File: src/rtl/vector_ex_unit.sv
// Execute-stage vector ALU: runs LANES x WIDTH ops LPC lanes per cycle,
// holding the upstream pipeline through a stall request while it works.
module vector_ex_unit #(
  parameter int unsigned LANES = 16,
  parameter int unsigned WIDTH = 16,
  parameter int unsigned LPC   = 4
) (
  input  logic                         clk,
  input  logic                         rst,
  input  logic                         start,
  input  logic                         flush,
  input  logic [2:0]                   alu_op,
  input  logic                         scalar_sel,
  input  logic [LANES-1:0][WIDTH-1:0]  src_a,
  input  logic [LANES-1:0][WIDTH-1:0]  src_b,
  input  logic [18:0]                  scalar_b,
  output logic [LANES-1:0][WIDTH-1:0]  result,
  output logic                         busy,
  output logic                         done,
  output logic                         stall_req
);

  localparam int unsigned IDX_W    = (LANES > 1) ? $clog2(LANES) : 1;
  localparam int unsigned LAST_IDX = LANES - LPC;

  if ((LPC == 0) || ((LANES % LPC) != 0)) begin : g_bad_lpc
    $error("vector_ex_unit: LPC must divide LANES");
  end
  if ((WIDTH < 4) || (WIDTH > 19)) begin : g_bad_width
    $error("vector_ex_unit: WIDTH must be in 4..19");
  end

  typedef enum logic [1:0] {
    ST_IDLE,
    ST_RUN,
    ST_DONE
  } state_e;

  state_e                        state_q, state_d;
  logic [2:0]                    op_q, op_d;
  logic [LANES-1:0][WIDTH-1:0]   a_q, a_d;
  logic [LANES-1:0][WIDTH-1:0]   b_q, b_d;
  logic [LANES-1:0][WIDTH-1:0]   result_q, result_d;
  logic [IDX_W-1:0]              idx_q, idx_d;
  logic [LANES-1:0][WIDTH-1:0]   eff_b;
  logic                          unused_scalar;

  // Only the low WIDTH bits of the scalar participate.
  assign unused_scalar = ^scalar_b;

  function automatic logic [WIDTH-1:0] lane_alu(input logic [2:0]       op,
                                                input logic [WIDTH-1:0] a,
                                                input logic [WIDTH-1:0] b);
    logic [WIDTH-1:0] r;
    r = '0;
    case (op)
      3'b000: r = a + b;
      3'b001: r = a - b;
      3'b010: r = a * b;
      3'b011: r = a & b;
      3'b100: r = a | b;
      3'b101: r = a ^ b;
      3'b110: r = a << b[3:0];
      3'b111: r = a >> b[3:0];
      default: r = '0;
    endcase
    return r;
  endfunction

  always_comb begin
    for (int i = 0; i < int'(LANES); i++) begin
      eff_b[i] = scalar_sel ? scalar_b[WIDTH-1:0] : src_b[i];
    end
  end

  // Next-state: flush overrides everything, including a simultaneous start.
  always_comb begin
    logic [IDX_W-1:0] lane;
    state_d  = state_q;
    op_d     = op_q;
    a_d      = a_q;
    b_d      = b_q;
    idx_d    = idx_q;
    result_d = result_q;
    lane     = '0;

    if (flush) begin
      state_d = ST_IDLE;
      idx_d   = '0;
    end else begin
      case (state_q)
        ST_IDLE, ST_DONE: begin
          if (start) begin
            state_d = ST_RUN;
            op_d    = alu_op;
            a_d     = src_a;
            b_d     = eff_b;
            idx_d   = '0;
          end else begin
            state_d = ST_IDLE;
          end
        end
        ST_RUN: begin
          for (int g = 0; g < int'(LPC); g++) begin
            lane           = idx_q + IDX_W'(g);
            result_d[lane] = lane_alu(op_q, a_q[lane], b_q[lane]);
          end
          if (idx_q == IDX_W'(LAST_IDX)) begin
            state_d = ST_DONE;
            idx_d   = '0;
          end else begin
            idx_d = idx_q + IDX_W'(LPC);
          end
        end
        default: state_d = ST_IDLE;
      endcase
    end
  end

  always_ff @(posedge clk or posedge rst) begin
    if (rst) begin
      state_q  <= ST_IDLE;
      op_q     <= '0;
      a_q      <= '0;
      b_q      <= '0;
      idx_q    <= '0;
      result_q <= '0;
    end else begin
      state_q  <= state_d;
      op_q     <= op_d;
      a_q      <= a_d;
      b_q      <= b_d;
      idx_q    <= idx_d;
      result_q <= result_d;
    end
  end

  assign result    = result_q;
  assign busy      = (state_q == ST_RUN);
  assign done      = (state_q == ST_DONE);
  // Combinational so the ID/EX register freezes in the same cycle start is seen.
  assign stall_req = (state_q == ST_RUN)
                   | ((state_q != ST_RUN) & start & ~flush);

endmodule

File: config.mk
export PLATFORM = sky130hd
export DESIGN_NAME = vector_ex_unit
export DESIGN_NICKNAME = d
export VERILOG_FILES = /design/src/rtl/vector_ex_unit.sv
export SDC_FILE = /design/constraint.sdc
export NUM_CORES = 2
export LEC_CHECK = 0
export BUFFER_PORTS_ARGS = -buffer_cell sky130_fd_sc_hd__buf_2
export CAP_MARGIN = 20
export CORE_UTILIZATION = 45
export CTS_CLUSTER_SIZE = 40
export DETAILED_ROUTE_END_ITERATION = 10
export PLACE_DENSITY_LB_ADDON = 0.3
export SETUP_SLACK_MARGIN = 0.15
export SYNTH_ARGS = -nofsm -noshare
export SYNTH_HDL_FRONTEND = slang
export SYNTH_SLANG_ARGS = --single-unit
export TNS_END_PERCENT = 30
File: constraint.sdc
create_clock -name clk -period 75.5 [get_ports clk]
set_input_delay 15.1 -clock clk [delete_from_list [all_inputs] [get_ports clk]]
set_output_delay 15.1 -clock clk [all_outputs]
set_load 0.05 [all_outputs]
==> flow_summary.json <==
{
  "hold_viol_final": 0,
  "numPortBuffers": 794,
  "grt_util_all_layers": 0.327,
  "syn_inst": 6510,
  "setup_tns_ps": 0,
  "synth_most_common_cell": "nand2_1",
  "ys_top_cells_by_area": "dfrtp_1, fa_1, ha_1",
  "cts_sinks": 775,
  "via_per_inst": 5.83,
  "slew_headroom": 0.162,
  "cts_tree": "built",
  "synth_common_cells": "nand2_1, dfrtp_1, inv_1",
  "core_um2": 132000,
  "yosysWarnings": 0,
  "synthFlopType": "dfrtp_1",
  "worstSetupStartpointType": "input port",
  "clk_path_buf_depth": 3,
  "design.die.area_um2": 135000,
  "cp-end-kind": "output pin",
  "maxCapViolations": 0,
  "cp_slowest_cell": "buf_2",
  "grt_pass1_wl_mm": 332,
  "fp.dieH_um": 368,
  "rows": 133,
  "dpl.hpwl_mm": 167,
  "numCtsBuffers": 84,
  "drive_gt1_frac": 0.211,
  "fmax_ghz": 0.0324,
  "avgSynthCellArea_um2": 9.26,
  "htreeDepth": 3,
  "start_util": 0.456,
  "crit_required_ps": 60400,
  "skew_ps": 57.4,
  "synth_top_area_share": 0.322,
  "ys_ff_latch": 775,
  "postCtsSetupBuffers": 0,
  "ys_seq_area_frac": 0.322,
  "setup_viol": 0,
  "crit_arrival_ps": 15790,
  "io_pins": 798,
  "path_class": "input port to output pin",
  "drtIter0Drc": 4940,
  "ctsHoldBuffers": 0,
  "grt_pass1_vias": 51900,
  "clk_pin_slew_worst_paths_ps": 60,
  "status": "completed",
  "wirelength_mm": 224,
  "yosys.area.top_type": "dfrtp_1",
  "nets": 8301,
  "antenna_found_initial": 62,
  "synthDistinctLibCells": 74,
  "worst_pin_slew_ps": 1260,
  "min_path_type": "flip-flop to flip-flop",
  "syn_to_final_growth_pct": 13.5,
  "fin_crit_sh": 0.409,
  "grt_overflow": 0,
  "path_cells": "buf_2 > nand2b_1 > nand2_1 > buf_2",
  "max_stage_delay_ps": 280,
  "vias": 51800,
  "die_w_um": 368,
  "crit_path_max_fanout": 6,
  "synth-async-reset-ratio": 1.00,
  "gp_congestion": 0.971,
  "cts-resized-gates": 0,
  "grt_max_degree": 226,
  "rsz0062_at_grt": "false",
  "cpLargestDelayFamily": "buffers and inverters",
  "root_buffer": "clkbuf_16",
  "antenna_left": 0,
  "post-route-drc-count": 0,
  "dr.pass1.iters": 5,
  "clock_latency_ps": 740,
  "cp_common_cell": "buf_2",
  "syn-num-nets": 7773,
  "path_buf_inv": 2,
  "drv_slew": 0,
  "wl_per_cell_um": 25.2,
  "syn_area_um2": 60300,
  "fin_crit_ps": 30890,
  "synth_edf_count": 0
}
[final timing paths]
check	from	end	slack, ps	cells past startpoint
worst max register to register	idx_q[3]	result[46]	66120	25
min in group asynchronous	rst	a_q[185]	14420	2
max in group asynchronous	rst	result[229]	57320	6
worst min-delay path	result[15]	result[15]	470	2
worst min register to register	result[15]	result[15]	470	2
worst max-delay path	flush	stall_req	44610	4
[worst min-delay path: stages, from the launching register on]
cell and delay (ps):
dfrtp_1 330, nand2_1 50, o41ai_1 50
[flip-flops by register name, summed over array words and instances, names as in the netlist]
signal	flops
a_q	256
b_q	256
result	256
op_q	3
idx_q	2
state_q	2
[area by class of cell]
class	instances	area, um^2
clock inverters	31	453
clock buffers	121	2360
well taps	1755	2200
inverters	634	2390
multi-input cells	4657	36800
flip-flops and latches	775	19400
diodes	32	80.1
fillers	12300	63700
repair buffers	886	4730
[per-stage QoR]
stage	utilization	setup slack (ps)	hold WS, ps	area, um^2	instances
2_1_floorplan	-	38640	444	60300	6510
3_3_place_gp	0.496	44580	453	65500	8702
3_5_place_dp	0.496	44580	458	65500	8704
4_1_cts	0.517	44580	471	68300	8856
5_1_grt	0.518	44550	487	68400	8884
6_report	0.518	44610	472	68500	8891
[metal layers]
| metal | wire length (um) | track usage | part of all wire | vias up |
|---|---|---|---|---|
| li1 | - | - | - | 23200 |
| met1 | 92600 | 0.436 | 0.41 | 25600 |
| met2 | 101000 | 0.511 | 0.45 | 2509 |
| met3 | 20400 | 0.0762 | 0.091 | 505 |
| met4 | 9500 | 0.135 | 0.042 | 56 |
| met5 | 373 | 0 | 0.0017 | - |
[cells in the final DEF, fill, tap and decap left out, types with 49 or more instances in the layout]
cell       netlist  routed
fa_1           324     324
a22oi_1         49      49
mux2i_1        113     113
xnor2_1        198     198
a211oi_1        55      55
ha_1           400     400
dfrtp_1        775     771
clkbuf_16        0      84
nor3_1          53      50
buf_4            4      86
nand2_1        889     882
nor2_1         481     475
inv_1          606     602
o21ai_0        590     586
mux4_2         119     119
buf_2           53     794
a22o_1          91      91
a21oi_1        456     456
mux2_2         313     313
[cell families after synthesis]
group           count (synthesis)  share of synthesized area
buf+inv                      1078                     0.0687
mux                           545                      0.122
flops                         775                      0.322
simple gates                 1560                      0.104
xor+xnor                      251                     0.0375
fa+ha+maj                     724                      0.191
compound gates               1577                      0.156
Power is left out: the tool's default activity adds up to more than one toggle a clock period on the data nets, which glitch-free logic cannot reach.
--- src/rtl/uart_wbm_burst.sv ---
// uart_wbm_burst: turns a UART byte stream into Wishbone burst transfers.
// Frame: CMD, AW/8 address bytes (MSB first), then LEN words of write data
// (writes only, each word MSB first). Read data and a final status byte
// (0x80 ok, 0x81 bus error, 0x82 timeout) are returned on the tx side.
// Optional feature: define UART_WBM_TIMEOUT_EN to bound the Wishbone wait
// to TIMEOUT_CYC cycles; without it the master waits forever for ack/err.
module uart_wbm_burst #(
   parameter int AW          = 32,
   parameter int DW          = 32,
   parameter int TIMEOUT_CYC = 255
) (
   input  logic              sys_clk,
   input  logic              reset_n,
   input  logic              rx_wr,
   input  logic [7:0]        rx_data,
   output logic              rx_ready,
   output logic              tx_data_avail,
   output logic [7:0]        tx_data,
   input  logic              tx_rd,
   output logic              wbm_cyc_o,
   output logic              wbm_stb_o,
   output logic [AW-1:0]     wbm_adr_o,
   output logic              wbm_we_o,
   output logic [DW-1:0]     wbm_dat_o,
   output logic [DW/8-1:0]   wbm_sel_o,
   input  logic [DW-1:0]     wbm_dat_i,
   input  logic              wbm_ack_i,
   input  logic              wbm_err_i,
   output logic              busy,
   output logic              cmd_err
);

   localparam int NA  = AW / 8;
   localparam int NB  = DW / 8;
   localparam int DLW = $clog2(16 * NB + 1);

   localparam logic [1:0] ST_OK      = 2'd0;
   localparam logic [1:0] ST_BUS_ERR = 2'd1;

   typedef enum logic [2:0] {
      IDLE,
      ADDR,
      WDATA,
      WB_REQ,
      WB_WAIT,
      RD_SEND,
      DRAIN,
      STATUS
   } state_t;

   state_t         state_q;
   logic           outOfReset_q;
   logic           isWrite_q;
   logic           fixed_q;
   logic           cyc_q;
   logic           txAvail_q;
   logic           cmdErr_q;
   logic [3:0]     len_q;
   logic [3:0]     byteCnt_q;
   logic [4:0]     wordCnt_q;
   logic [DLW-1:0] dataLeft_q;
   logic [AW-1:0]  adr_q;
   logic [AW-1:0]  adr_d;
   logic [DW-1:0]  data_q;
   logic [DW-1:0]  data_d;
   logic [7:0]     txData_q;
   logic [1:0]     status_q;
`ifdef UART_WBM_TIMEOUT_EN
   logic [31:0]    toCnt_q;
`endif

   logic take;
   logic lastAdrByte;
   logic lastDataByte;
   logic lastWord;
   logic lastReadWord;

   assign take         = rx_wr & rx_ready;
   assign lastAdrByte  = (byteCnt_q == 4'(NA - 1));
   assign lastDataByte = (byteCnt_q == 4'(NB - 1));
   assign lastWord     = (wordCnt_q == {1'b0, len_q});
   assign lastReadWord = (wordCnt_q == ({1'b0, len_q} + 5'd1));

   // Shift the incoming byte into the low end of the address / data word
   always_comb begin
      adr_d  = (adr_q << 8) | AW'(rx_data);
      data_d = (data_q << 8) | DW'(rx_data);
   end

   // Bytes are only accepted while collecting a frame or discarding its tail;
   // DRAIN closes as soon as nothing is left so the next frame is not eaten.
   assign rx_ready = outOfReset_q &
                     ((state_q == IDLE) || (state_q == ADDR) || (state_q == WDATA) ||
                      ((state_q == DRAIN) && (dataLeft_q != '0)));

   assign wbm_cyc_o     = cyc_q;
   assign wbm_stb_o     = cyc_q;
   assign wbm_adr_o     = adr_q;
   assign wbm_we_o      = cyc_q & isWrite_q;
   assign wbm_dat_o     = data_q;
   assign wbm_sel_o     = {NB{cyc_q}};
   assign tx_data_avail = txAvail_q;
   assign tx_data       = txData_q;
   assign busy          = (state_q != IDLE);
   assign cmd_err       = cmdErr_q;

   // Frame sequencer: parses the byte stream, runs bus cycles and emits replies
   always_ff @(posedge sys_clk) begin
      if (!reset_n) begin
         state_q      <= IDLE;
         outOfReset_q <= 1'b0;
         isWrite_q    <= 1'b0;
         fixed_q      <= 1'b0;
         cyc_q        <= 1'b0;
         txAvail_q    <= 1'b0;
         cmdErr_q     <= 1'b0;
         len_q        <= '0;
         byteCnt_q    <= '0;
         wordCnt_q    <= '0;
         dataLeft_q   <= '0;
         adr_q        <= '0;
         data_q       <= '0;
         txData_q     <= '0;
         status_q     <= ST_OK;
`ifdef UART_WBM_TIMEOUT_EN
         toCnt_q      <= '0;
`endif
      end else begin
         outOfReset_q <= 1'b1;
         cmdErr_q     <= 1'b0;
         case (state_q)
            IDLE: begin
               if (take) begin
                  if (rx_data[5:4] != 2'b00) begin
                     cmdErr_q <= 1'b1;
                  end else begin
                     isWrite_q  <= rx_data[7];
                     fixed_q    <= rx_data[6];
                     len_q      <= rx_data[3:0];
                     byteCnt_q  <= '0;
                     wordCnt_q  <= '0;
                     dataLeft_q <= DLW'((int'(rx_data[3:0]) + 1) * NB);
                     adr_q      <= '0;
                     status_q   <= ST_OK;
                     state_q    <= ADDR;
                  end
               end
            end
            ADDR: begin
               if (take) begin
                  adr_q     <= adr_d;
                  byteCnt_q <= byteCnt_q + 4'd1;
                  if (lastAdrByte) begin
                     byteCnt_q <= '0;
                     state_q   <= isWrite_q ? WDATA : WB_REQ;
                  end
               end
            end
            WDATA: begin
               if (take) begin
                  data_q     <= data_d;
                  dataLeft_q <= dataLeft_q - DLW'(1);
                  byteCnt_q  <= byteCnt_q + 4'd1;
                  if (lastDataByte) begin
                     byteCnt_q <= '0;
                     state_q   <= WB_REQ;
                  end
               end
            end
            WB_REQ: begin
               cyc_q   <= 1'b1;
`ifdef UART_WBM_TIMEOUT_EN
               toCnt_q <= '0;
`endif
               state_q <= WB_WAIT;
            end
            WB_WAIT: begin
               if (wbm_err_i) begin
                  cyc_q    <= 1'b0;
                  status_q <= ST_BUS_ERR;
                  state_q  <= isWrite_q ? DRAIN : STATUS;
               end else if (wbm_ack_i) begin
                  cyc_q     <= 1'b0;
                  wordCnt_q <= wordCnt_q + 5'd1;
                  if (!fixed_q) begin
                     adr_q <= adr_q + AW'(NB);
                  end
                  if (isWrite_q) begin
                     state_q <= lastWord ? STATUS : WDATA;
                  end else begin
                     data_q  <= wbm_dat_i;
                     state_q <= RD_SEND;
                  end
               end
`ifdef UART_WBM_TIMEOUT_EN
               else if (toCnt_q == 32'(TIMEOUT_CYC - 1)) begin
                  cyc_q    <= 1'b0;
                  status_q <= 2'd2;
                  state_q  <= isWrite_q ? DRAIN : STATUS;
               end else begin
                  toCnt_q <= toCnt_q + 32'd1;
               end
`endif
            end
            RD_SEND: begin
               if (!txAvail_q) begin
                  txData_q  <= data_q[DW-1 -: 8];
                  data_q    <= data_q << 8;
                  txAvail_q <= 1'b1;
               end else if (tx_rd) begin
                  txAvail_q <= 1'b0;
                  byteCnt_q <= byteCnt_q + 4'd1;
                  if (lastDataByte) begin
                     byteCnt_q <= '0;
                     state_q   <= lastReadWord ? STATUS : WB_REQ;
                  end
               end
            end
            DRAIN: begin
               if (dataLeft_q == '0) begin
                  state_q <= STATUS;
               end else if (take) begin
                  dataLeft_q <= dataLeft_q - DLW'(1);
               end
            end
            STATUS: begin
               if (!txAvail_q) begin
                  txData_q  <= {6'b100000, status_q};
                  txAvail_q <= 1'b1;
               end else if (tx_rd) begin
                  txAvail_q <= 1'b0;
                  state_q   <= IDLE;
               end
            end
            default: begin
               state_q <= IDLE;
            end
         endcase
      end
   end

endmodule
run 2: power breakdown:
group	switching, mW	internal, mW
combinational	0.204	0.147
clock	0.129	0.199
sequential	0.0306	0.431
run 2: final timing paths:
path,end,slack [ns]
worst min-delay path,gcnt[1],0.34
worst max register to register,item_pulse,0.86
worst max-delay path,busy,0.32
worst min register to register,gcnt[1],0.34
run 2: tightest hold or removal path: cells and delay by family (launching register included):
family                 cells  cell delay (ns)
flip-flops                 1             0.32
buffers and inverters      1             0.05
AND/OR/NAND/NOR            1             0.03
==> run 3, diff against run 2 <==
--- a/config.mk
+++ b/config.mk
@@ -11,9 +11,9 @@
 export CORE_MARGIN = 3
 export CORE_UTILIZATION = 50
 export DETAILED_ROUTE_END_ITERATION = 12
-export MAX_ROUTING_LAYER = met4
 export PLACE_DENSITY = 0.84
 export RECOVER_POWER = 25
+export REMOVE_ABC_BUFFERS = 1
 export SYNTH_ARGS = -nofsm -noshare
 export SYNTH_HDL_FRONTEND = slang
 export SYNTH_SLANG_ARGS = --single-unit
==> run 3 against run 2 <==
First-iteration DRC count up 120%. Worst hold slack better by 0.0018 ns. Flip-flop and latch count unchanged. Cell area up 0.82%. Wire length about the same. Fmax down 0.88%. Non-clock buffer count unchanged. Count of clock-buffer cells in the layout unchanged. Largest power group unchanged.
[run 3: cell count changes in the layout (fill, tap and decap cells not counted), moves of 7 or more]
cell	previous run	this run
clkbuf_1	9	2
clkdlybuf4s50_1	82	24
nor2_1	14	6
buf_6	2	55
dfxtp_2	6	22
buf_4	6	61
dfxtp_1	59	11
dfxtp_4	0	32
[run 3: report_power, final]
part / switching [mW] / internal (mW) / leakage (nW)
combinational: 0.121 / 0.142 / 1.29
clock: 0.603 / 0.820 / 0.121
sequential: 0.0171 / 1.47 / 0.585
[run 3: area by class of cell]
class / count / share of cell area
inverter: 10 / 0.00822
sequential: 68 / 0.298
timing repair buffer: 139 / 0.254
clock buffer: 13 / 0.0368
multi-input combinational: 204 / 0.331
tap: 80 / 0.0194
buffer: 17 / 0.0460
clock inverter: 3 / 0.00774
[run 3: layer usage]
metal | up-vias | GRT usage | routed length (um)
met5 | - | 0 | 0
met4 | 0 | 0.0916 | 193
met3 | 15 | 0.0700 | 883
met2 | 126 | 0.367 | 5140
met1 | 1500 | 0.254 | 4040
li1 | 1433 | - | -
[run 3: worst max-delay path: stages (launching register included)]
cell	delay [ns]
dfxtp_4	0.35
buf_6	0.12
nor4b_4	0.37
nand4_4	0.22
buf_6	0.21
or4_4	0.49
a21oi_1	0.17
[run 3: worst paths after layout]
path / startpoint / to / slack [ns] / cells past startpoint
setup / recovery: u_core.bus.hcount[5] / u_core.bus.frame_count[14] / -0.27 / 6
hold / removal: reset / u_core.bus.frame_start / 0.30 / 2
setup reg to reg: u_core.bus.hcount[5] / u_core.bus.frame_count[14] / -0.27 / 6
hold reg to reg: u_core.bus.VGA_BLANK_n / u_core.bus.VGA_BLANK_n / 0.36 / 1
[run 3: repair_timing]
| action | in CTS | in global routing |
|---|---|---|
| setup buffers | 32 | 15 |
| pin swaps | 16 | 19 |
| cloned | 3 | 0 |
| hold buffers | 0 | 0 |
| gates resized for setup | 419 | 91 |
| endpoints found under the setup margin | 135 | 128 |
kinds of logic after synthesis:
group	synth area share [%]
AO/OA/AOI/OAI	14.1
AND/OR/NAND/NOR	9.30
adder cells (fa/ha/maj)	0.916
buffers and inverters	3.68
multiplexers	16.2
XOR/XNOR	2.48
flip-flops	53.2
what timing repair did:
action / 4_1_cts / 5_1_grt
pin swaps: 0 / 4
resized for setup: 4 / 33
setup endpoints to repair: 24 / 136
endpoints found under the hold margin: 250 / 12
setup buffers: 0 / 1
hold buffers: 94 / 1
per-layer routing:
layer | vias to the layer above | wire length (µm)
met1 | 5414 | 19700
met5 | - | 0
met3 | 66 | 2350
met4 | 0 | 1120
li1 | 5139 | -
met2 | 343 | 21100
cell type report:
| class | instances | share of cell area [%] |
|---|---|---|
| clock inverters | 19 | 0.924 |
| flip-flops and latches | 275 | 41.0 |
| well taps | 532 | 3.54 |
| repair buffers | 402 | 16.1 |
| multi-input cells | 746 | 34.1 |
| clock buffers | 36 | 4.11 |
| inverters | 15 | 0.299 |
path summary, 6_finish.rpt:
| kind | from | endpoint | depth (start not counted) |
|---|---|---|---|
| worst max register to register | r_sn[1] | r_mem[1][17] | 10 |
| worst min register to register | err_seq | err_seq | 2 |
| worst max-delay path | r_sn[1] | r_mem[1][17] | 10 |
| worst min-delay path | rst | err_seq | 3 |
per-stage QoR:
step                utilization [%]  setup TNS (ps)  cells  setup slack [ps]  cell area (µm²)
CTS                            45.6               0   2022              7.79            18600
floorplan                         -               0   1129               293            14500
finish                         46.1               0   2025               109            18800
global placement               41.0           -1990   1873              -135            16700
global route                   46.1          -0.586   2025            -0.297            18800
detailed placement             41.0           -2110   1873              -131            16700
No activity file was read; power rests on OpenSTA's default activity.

** Required work **
Restate word for word the lines in the material above from the one with "run 2: power" to the one with "worst min register to register,gcnt[1],0.34"; both of those lines count, and nothing else does.

** Written answer **
run 2: power breakdown:
group	switching, mW	internal, mW
combinational	0.204	0.147
clock	0.129	0.199
sequential	0.0306	0.431
run 2: final timing paths:
path,end,slack [ns]
worst min-delay path,gcnt[1],0.34
worst max register to register,item_pulse,0.86
worst max-delay path,busy,0.32
worst min register to register,gcnt[1],0.34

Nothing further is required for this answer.